Cloning of glutaryl-CoA dehydrogenase cDNA, and expression of wild type and mutant enzymes in Escherichia coli

Stephen I.Goodman*, Lisa E. Kratz1, Kathleen A. DiGiulio, Barbara J. Biery, Karen E. Goodman, Grazia Isaya2 and Frank E. Frerman

Departments of Pediatrics and Cellular and Structural Biology, University of Colorado School of Medicine Denver, CO. 1John F.Kennedy Center, Johns Hopkins School of Medicine, Baltimore 2MD and Department of Genetics, Yale University School of Medicine, New Haven, CT, USA

*To whom correspondence should be addressed

Received March 31, 1995; Accepted May 25, 1995

We have cloned, sequenced, and expressed cDNAs encoding wild type human glutaryl-CoA dehydrogenase subunit, and have expressed a mutant enzyme found in a patient with glutaric acidemia type I. The mutant protein is expressed at the same level as the wild type in Escherichia coli, but has less than 1% of the activity of wild-type dehydrogenase. We also present evidence that the glutaryl-CoA dehydrogenase transcript is alternatively spliced in human fibroblasts and liver; the alternatively spliced mRNA, when expressed in E.coli, encodes a stable but inactive protein.

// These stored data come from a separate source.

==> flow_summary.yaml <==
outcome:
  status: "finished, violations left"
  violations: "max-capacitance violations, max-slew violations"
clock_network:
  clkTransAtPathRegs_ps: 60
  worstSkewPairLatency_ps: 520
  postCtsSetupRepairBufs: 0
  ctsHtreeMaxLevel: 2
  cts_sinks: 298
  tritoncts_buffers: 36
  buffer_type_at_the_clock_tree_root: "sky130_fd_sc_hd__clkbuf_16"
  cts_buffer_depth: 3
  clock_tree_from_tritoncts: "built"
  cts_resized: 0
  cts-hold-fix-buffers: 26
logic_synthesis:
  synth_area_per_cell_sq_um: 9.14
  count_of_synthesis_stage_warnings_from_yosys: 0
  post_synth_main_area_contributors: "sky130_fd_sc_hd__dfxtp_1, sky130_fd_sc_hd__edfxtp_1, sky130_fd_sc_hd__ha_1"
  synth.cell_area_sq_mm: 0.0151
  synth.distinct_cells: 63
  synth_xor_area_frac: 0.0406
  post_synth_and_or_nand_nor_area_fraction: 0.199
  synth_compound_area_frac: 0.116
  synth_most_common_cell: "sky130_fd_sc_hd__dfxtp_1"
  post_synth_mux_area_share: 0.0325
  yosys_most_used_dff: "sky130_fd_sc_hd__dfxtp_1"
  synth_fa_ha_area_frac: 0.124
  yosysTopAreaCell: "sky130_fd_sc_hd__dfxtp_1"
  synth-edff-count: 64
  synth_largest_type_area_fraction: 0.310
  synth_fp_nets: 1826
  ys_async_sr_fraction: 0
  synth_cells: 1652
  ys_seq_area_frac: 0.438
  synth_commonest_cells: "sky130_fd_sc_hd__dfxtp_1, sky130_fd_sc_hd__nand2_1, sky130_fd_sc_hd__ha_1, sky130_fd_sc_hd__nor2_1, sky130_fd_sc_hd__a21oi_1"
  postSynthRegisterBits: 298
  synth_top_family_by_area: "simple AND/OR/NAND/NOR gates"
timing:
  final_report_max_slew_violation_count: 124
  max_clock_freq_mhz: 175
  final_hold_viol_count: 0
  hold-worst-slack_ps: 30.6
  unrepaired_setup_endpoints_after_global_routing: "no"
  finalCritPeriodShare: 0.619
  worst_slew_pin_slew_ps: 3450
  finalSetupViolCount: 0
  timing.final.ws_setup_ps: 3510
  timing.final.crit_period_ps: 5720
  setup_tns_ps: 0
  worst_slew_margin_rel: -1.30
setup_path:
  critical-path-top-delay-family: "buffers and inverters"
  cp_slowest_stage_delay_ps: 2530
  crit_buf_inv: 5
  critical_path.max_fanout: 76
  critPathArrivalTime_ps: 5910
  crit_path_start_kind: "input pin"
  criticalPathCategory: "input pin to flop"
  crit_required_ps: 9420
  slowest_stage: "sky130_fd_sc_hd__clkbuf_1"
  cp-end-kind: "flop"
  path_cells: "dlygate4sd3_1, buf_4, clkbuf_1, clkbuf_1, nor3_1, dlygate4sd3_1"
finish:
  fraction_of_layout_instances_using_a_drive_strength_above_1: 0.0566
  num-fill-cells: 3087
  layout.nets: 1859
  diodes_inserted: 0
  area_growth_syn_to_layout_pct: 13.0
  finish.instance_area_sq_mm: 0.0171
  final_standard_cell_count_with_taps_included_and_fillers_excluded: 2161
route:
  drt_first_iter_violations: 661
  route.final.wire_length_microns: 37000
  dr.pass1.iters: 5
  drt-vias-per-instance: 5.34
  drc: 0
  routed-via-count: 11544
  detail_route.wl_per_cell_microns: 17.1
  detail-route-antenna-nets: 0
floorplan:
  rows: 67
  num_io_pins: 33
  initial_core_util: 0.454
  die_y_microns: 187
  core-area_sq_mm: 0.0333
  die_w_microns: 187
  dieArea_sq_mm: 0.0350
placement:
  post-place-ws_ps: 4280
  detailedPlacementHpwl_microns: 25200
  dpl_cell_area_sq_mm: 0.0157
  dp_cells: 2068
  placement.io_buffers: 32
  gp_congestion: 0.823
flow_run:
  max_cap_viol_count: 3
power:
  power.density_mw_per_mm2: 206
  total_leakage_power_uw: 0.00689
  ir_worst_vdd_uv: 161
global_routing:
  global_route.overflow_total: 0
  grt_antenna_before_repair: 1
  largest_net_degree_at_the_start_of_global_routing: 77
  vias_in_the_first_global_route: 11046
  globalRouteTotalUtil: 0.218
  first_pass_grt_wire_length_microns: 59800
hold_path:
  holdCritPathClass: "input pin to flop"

Purified expressed human glutaryl-CoA dehydrogenase has kinetic constants similar to those of the previously purified porcine dehydrogenase. The primary translation product from in vitro transcribed glutaryl-CoA dehydrogenase mRNA is translocated into mitochondria and processed in the same manner as most other nuclear-encoded mitochondrial proteins. Human glutaryl-CoA dehydrogenase shows 53% sequence similarity to porcine medium chain acyl-CoA dehydrogenase, and these similarities were utilized to predict structure—function relationships in glutaryl-CoA dehydrogenase.